This landlocked country in West Africa, bordered by troubled Mali to the north and Niger in the east, may not be on many people’s bucket list at the moment because of the current situation prevailing in the area, but Burkina Faso should definitely make it to a traveler’s list of places to visit. Previously known as Upper Volta because of the three rivers that cross it, Burkina Faso may not be big on tourist attractions but the landscape more than makes up for it. Although a relatively flat country, the southwest has a beautiful sandstone massif with its highest point, Mount Tenakouro, standing tall at 749 meters bordered by steep cliffs which rise up to 150 meters. Four national parks protect the wildlife of the country, which has a much larger elephant population than many of the other West African nations.
Burkina Faso is divided into 13 administrative regions consisting of 45 provinces with the city of Ouagadougou as its capital.

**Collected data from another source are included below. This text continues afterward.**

Background: an optimization exercise with open tools, aiming at small area and a short achievable clock period. Do not read the settings as production practice.
Only simulation tests tie the RTL to the original design; equivalence was not proved.
Power is estimated from default activity; no workload was simulated.

==> module fp32_add, before the edit <==
module fp32_add (
    input  wire        clk,
    input  wire        rst,         
    input  wire        in_valid,
    input  wire [31:0] a,
    input  wire [31:0] b,
    output reg         out_valid,
    output reg  [31:0] y
);
    reg v0, v1, v2, v3;
    always @(posedge clk) begin
        if (rst) begin
            v0 <= 1'b0; v1 <= 1'b0; v2 <= 1'b0; v3 <= 1'b0;
            out_valid <= 1'b0;
        end else begin
            v0 <= in_valid; v1 <= v0; v2 <= v1; v3 <= v2;
            out_valid <= v3;
        end
    end
    reg [31:0] a0, b0;
    always @(posedge clk) begin
        a0 <= a;
        b0 <= b;
    end
    wire [7:0]  ea = a0[30:23];
    wire [7:0]  eb = b0[30:23];
    wire        a_max = &ea;
    wire        b_max = &eb;
    wire        a_fz  = ~|a0[22:0];
    wire        b_fz  = ~|b0[22:0];
    wire        a_nan = a_max & ~a_fz;
    wire        special = a_max | b_max;
    wire        inf_inf_opp = a_max & b_max & a_fz & b_fz & (a0[31] ^ b0[31]);
    wire        b_larger = {b0[30:0], a0[31]} > {a0[30:0], 1'b0};
    wire        swap = b_larger & ~a_nan;
    wire [31:0] big = swap ? b0 : a0;
    wire [31:0] sml = swap ? a0 : b0;
    wire [7:0]  xa   = {ea[7:1], ea[0] | ~|ea};
    wire [7:0]  xb   = {eb[7:1], eb[0] | ~|eb};
    wire [8:0]  d_ab = {1'b0, xa} - {1'b0, xb};
    wire        neg  = d_ab[8];
    wire        sat  = neg ? ~&d_ab[7:5] : |d_ab[7:5];
    wire [4:0]  t    = (d_ab[4:0] ^ {5{neg}}) | {5{sat}};
    wire [23:0] m_s  = {|sml[30:23], sml[22:0]} & {24{~special}};
    wire [25:0] m_s1 = (t[0] & neg) ? {2'b00, m_s} :
                       (t[0] | neg) ? {1'b0, m_s, 1'b0} : {m_s, 2'b00};
    reg  [7:0]  r1_e;       
    reg  [22:0] r1_f;       
    reg         r1_s;       
    reg  [25:0] r1_m;       
    reg  [3:0]  r1_d;       
    reg         r1_sub;
    always @(posedge clk) begin
        r1_e   <= big[30:23];
        r1_f   <= big[22:0] | {inf_inf_opp, 22'd0};
        r1_s   <= big[31] & ~inf_inf_opp;
        r1_m   <= m_s1;
        r1_d   <= t[4:1];
        r1_sub <= a0[31] ^ b0[31];
    end
    wire [7:0]  x_big = {r1_e[7:1], r1_e[0] | ~|r1_e};
    wire [26:0] m_big = {|r1_e, r1_f, 3'b000};
    wire [26:0] m_sml = {r1_m, 1'b0};
    wire [4:0]  sh    = {r1_d, 1'b0};
    wire [26:0] v  = m_sml >> sh;
    wire        st = |(m_sml & ~(27'h7FFFFFF << sh));
    wire [26:0] m_al = {v[26:1], v[0] | st};
    function [27:0] add28;
        input [26:0] x;
        input [26:0] z;
        input        cin;
        reg   [27:0] g, p, gg, pp;
        integer l, i, j;
        begin
            g  = {1'b0, x & z, cin};
            p  = {1'b0, x ^ z, 1'b0};
            gg = g;
            pp = p;
            for (l = 0; l < 5; l = l + 1)
                for (i = 0; i < 28; i = i + 1)
                    if ((i >> l) & 1) begin
                        j = ((i >> l) << l) - 1;
                        gg[i] = gg[i] | (pp[i] & gg[j]);
                        pp[i] = pp[i] & pp[j];
                    end
            add28 = {gg[27], p[27:1] ^ gg[26:0]};
        end
    endfunction
    wire [27:0] s_sum = add28(m_big, m_al ^ {27{r1_sub}}, r1_sub);
    reg  [27:0] r2_sum;
    reg  [7:0]  r2_x1;      
    reg         r2_s;
    always @(posedge clk) begin
        r2_sum <= {s_sum[27] ^ r1_sub, s_sum[26:0]};
        r2_x1  <= x_big + 8'd1;
        r2_s   <= r1_s;
    end
    wire [28:0] mk_sh  = 29'h10000000 >> r2_x1[4:0];
    wire [27:0] marker = (r2_x1 <= 8'd28) ? mk_sh[27:0] : 28'd0;
    wire [27:0] lzin   = r2_sum | marker;
    function [4:0] lzc28;
        input [27:0] v;
        integer i;
        reg found;
        begin
            lzc28 = 5'd0;
            found = 1'b0;
            for (i = 27; i >= 0; i = i - 1) begin
                if (!found && v[i]) begin
                    lzc28 = 5'd27 - i[4:0];
                    found = 1'b1;
                end
            end
        end
    endfunction
    wire [4:0]  n     = lzc28(lzin);
    wire [27:0] norm  = r2_sum << n;
    wire        ovf   = r2_sum[27] & (&r2_x1);
    reg  [7:0]  r3_x1;
    reg  [4:0]  r3_n;
    reg         r3_h;       
    reg  [22:0] r3_f;
    reg         r3_g, r3_t;
    reg         r3_s;
    always @(posedge clk) begin
        r3_x1 <= r2_x1;
        r3_n  <= n;
        r3_h  <= norm[27];
        r3_f  <= norm[26:4] & {23{~ovf}};
        r3_g  <= norm[3] & ~ovf;
        r3_t  <= |norm[2:0];
        r3_s  <= r2_s;
    end
    wire [7:0]  e_pre   = (r3_x1 - {3'd0, r3_n}) & {8{r3_h}};
    wire        inc     = r3_g & (r3_f[0] | r3_t);
    wire [30:0] rounded = {e_pre, r3_f} + {30'd0, inc};
    always @(posedge clk)
        y <= {r3_s, rounded};
endmodule
Settings: LEC_CHECK=0, CAP_MARGIN=20, CORE_MARGIN=2, CORE_UTILIZATION=40, SLEW_MARGIN=20; clock period 17.0 ns.
standard.sh (not shown) runs the stock make flow with config.mk's settings and CLKGATE_MAP_FILE= SYNTH_SCRIPT=/design/flow/synth_recipe.tcl, a recipe that flattens the netlist after the stock synthesis.
==> flow/flow/run.sh <==
#!/bin/bash
# The standard ORFS layout (standard.sh, unchanged synthesis), with extra
# make settings from flow/knobs.txt (one VAR=value per line):
#  - BUFFER_PORTS_ARGS: the cell used for the input/output port buffers;
#  - CTS_ARGS: clock tree buffers and clustering.
# Each step's full output goes to its own log file in this folder.
set -euo pipefail
{
  echo '#!/bin/bash'
  echo 'mapfile -t EXTRA < <(grep -v "^#" flow/knobs.txt | grep .)'
  tail -n +2 standard.sh | sed 's|"\${@:-finish}"|"${EXTRA[@]}" "${@:-finish}"|'
} > standard_knobs.sh
grep -q 'EXTRA\[@\]' standard_knobs.sh
cp standard_knobs.sh standard_knobs.sh.log
for step in synth floorplan place cts route finish; do
  bash standard_knobs.sh $step > $step.log 2>&1
done
test -f out/final.def
==> flow/flow/knobs.txt <==
SETUP_SLACK_MARGIN=12.7
BUFFER_PORTS_ARGS=-buffer_cell sky130_fd_sc_hd__buf_1
CTS_ARGS=-sink_clustering_enable -repair_clock_nets -dont_use_dummy_load -buf_list sky130_fd_sc_hd__clkbuf_16 -sink_clustering_size 24 -sink_clustering_max_diameter 60
Rerun with:
--- a/flow/design.v
+++ b/flow/design.v
@@ -36,17 +36,17 @@
     wire [31:0] big = swap ? b0 : a0;
     wire [31:0] sml = swap ? a0 : b0;
-    wire [7:0]  xa   = {ea[7:1], ea[0] | ~|ea};
-    wire [7:0]  xb   = {eb[7:1], eb[0] | ~|eb};
+    wire [7:0]  xa = {ea[7:1], ea[0] | ~|ea};
+    wire [7:0]  xb = {eb[7:1], eb[0] | ~|eb};
     wire [8:0]  d_ab = {1'b0, xa} - {1'b0, xb};
-    wire        neg  = d_ab[8];
-    wire        sat  = neg ? ~&d_ab[7:5] : |d_ab[7:5];
-    wire [4:0]  t    = (d_ab[4:0] ^ {5{neg}}) | {5{sat}};
+    wire [7:0]  d_ba = xb - xa;
+    wire [7:0]  d    = d_ab[8] ? d_ba : d_ab[7:0];
+    wire [4:0]  d_sat = d[4:0] | {5{|d[7:5]}};
     wire [23:0] m_s  = {|sml[30:23], sml[22:0]} & {24{~special}};
-    wire [25:0] m_s1 = (t[0] & neg) ? {2'b00, m_s} :
-                       (t[0] | neg) ? {1'b0, m_s, 1'b0} : {m_s, 2'b00};
+    wire        d0   = ea[0] ^ eb[0] ^ (~|ea) ^ (~|eb);
+    wire [24:0] m_s1 = d0 ? {1'b0, m_s} : {m_s, 1'b0};
     reg  [7:0]  r1_e;       
     reg  [22:0] r1_f;       
     reg         r1_s;       
-    reg  [25:0] r1_m;       
+    reg  [24:0] r1_m;       
     reg  [3:0]  r1_d;       
     reg         r1_sub;
@@ -56,10 +56,10 @@
         r1_s   <= big[31] & ~inf_inf_opp;
         r1_m   <= m_s1;
-        r1_d   <= t[4:1];
+        r1_d   <= d_sat[4:1];
         r1_sub <= a0[31] ^ b0[31];
     end
     wire [7:0]  x_big = {r1_e[7:1], r1_e[0] | ~|r1_e};
     wire [26:0] m_big = {|r1_e, r1_f, 3'b000};
-    wire [26:0] m_sml = {r1_m, 1'b0};
+    wire [26:0] m_sml = {r1_m, 2'b00};
     wire [4:0]  sh    = {r1_d, 1'b0};
     wire [26:0] v  = m_sml >> sh;
After rerunning: Worst setup slack is about the same; sequential power stays flat; final area is higher by 1.1%; total power goes down by 2.5%; synthesized area increases by 0.77%; hold slack is worse by 0.0066 ns.

[separate check: timing with driven ports]
The results above use ideal ports. As a check the final layouts listed here were re-extracted and re-timed, cells and wires unchanged. Step 1 assumes that a clkbuf_16 drives the clock port and a buf_2 every other input. Step 2 moves the port delays by t, midway between the first and last clock arrival at a register: inputs arrive t later, outputs are due t later. That takes back most of the time a late clock gives input paths. Three values: ideal, step 1, step 2; two values: the first two.
| run | t (ns) | slack for setup (ns) | worst hold slack (ns) |
|---|---|---|---|
| the first run | 0.551 | 12.631 / 12.583 / 12.828 | 0.333 / 0.333 / 0.333 |
| the second run | 0.569 | 12.630 / 12.578 / 12.810 | 0.326 / 0.326 / 0.326 |
After both steps setup and hold are still met in every run listed.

French is the official language of this multilingual nation which has over 69 languages. 40% of the Burkinabé also speak the Mossi language. Its two largest cities Ouagadougou and Bobo Dioulasso are fairly well developed with shiny new buildings and a good public transport system as compared to other parts of the country. Most of the Burkinabé inhabit the over 8,000 villages spread throughout the country. The architecture of the region ranges from straw huts of the Fulbe to the Tuareg tents and the adobe brick huts that the Mossi and Bisa occupy.
Music is a very big part of the people’s lives in Burkina Faso and so are other cultural activities that are evident in the cultural centers in Ouagadougou. Although the country may appear to be a little backward because of its lack of infrastructure there is no denying the genuine warmth that its people exude. Burkina Faso used to be a land that welcomed visitors with open arms.